— PROBLEM TO WORK ON —
The word "acknowledge" occurs in some lines of the listing. Copy those lines.

** AVAILABLE DATA follows **

**config.mk**
```make
export PLATFORM = sky130hd
export DESIGN_NAME = mobo_bus_bridge
export DESIGN_NICKNAME = d
export VERILOG_FILES = /design/src/rtl/mobo_bus_bridge.sv
export SDC_FILE = /design/constraint.sdc
export NUM_CORES = 1
export LEC_CHECK = 0
export CAP_MARGIN = 40
export CELL_PAD_IN_SITES_DETAIL_PLACEMENT = 2
export CELL_PAD_IN_SITES_GLOBAL_PLACEMENT = 2
export CORE_ASPECT_RATIO = 0.8
export CORE_UTILIZATION = 25
export CTS_CLUSTER_SIZE = 12
export DETAILED_ROUTE_END_ITERATION = 7
export GPL_ROUTABILITY_DRIVEN = 0
export PLACE_DENSITY_LB_ADDON = 0.1
export SYNTH_ARGS = -nofsm -noshare
export SYNTH_HDL_FRONTEND = slang
export SYNTH_SLANG_ARGS = --single-unit
export TNS_END_PERCENT = 20
```
**constraint.sdc**
```tcl
create_clock -name clk -period 4.8 [get_ports clk]
set_input_delay 0.96 -clock clk [delete_from_list [all_inputs] [get_ports clk]]
set_output_delay 0.96 -clock clk [all_outputs]
set_load 0.005 [all_outputs]
```
**src/rtl/mobo_bus_bridge.sv**
```systemverilog
// mobo_bus_bridge
//   Bridges a single CPU request/response port onto NDEV device channels that
//   use a four-phase strobe/acknowledge handshake. The top SELW address bits
//   select the device; the remaining low bits are passed on as the offset.
//
//   Optional build macro: MOBO_BUS_BRIDGE_TIMEOUT_EN
//     defined   -> handshake timeout after TMO_CYCLES cycles, reported as error
//     undefined -> the bridge waits indefinitely for the device
//
//   Ports
//     clk, rst            clock, asynchronous active-high reset
//     cpu_req/we/addr/wdata   CPU request (sampled in IDLE only)
//     cpu_busy/done/err/rdata CPU response, all registered
//     dev_rd/dev_wr       per-device read/write strobes (at most one high)
//     dev_ack             per-device acknowledge
//     dev_addr/dev_wdata  shared device address (select bits zeroed) and data
//     dev_rdata           per-device read data, device k at [k*DW +: DW]
//
//   state     | meaning
//   ----------+---------------------------------------------------------
//   IDLE      | waiting for cpu_req
//   WAIT_IDLE | waiting for the selected device's ack to be low
//   REQ       | strobe high, waiting for ack
//   RELEASE   | strobe low, waiting for ack to return low
//   DONE      | one-cycle completion pulse, then back to IDLE
module mobo_bus_bridge #(
   parameter int DW         = 32,
   parameter int AW         = 32,
   parameter int NDEV       = 2,
   parameter int TMO_CYCLES = 255
) (
   input  logic                 clk,
   input  logic                 rst,
   input  logic                 cpu_req,
   input  logic                 cpu_we,
   input  logic [AW-1:0]        cpu_addr,
   input  logic [DW-1:0]        cpu_wdata,
   output logic                 cpu_busy,
   output logic                 cpu_done,
   output logic                 cpu_err,
   output logic [DW-1:0]        cpu_rdata,
   output logic [NDEV-1:0]      dev_rd,
   output logic [NDEV-1:0]      dev_wr,
   input  logic [NDEV-1:0]      dev_ack,
   output logic [AW-1:0]        dev_addr,
   output logic [DW-1:0]        dev_wdata,
   input  logic [NDEV*DW-1:0]   dev_rdata
);

   localparam int SELW = (NDEV > 1) ? $clog2(NDEV) : 1;

   typedef enum logic [2:0] {
      S_IDLE,
      S_WAIT_IDLE,
      S_REQ,
      S_RELEASE,
      S_DONE
   } state_t;

   state_t            r_state, w_state_nxt;
   logic              r_busy, w_busy_nxt;
   logic              r_done, w_done_nxt;
   logic              r_err, w_err_nxt;
   logic [DW-1:0]     r_rdata, w_rdata_nxt;
   logic [NDEV-1:0]   r_dev_rd, w_dev_rd_nxt;
   logic [NDEV-1:0]   r_dev_wr, w_dev_wr_nxt;
   logic [AW-1:0]     r_dev_addr, w_dev_addr_nxt;
   logic [DW-1:0]     r_dev_wdata, w_dev_wdata_nxt;
   logic              r_we, w_we_nxt;
   logic [SELW-1:0]   r_idx, w_idx_nxt;

   logic [SELW-1:0]   w_req_idx;
   logic              w_req_idx_ok;
   logic              w_sel_ack;
   logic [NDEV-1:0]   w_sel_bit;

`ifdef MOBO_BUS_BRIDGE_TIMEOUT_EN
   localparam int TW = $clog2(TMO_CYCLES + 1);
   logic [TW-1:0]     r_tmo, w_tmo_nxt;
`else
   // TMO_CYCLES has no function in this build
   if (TMO_CYCLES < 0) begin : g_tmo_unused
   end
`endif

   assign w_req_idx    = cpu_addr[AW-1 -: SELW];
   assign w_req_idx_ok = (int'(w_req_idx) < NDEV);
   assign w_sel_ack    = dev_ack[r_idx];

   always_comb begin
      w_sel_bit        = '0;
      w_sel_bit[r_idx] = 1'b1;
   end

   always_comb begin
      w_state_nxt     = r_state;
      w_busy_nxt      = r_busy;
      w_done_nxt      = 1'b0;
      w_err_nxt       = r_err;
      w_rdata_nxt     = r_rdata;
      w_dev_rd_nxt    = r_dev_rd;
      w_dev_wr_nxt    = r_dev_wr;
      w_dev_addr_nxt  = r_dev_addr;
      w_dev_wdata_nxt = r_dev_wdata;
      w_we_nxt        = r_we;
      w_idx_nxt       = r_idx;
`ifdef MOBO_BUS_BRIDGE_TIMEOUT_EN
      w_tmo_nxt       = r_tmo;
`endif

      case (r_state)
         S_IDLE: begin
            if (cpu_req) begin
               w_busy_nxt      = 1'b1;
               w_we_nxt        = cpu_we;
               w_idx_nxt       = w_req_idx;
               w_dev_addr_nxt  = {{SELW{1'b0}}, cpu_addr[AW-SELW-1:0]};
               w_dev_wdata_nxt = cpu_wdata;
               w_err_nxt       = 1'b0;
               if (w_req_idx_ok) begin
                  w_state_nxt = S_WAIT_IDLE;
`ifdef MOBO_BUS_BRIDGE_TIMEOUT_EN
                  w_tmo_nxt   = '0;
`endif
               end else begin
                  // decode error: straight to completion, no strobe
                  w_state_nxt = S_DONE;
                  w_done_nxt  = 1'b1;
                  w_err_nxt   = 1'b1;
                  if (!cpu_we) w_rdata_nxt = '0;
               end
            end
         end
         S_WAIT_IDLE: begin
            if (!w_sel_ack) begin
               if (r_we) w_dev_wr_nxt = w_sel_bit;
               else      w_dev_rd_nxt = w_sel_bit;
               w_state_nxt = S_REQ;
            end
         end
         S_REQ: begin
            if (w_sel_ack) begin
               w_dev_rd_nxt = '0;
               w_dev_wr_nxt = '0;
               if (!r_we) w_rdata_nxt = dev_rdata[int'(r_idx)*DW +: DW];
               w_state_nxt = S_RELEASE;
            end
         end
         S_RELEASE: begin
            if (!w_sel_ack) begin
               w_state_nxt = S_DONE;
               w_done_nxt  = 1'b1;
               w_err_nxt   = 1'b0;
            end
         end
         S_DONE: begin
            w_busy_nxt  = 1'b0;
            w_state_nxt = S_IDLE;
         end
         default: begin
            w_state_nxt = S_IDLE;
         end
      endcase

`ifdef MOBO_BUS_BRIDGE_TIMEOUT_EN
      // timeout overrides whatever the handshake states decided this cycle
      if ((r_state == S_WAIT_IDLE) || (r_state == S_REQ) || (r_state == S_RELEASE)) begin
         if (r_tmo == TW'(TMO_CYCLES)) begin
            w_dev_rd_nxt = '0;
            w_dev_wr_nxt = '0;
            w_rdata_nxt  = r_we ? r_rdata : '0;
            w_done_nxt   = 1'b1;
            w_err_nxt    = 1'b1;
            w_state_nxt  = S_DONE;
         end else begin
            w_tmo_nxt = TW'(r_tmo + 1'b1);
         end
      end
`endif
   end

   always_ff @(posedge clk or posedge rst) begin
      if (rst) begin
         r_state     <= S_IDLE;
         r_busy      <= 1'b0;
         r_done      <= 1'b0;
         r_err       <= 1'b0;
         r_rdata     <= '0;
         r_dev_rd    <= '0;
         r_dev_wr    <= '0;
         r_dev_addr  <= '0;
         r_dev_wdata <= '0;
         r_we        <= 1'b0;
         r_idx       <= '0;
`ifdef MOBO_BUS_BRIDGE_TIMEOUT_EN
         r_tmo       <= '0;
`endif
      end else begin
         r_state     <= w_state_nxt;
         r_busy      <= w_busy_nxt;
         r_done      <= w_done_nxt;
         r_err       <= w_err_nxt;
         r_rdata     <= w_rdata_nxt;
         r_dev_rd    <= w_dev_rd_nxt;
         r_dev_wr    <= w_dev_wr_nxt;
         r_dev_addr  <= w_dev_addr_nxt;
         r_dev_wdata <= w_dev_wdata_nxt;
         r_we        <= w_we_nxt;
         r_idx       <= w_idx_nxt;
`ifdef MOBO_BUS_BRIDGE_TIMEOUT_EN
         r_tmo       <= w_tmo_nxt;
`endif
      end
   end

   assign cpu_busy  = r_busy;
   assign cpu_done  = r_done;
   assign cpu_err   = r_err;
   assign cpu_rdata = r_rdata;
   assign dev_rd    = r_dev_rd;
   assign dev_wr    = r_dev_wr;
   assign dev_addr  = r_dev_addr;
   assign dev_wdata = r_dev_wdata;

endmodule

```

** End of AVAILABLE DATA **

— TASK ANSWER —
//   use a four-phase strobe/acknowledge handshake. The top SELW address bits
//     dev_ack             per-device acknowledge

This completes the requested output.